### MATERIAL SHOWN ###

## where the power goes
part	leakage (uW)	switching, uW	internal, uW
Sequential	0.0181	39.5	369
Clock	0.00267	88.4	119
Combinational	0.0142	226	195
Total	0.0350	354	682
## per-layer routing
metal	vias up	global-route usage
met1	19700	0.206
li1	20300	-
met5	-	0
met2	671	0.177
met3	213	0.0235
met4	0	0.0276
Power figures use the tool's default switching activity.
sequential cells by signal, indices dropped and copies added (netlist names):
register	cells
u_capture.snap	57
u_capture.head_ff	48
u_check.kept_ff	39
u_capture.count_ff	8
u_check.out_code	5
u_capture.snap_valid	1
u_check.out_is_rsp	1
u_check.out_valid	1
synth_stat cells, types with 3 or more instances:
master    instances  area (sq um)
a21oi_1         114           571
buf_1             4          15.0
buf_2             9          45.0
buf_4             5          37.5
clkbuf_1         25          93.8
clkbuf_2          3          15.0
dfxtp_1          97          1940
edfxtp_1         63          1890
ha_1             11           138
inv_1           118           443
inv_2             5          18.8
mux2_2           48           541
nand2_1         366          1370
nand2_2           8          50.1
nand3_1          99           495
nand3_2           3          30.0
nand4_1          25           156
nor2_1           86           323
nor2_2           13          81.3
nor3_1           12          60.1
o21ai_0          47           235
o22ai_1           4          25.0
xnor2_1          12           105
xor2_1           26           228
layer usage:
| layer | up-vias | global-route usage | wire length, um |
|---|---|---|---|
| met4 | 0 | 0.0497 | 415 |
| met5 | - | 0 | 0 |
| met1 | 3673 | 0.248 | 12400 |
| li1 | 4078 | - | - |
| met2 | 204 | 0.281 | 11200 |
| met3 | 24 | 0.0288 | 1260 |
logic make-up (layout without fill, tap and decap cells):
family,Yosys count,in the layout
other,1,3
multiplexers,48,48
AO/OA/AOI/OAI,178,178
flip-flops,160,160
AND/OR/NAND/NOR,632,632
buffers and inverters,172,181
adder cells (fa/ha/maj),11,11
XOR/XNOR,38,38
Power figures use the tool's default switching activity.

###

Report how many lines of the entries above contain the word "global", giving the number by itself.

2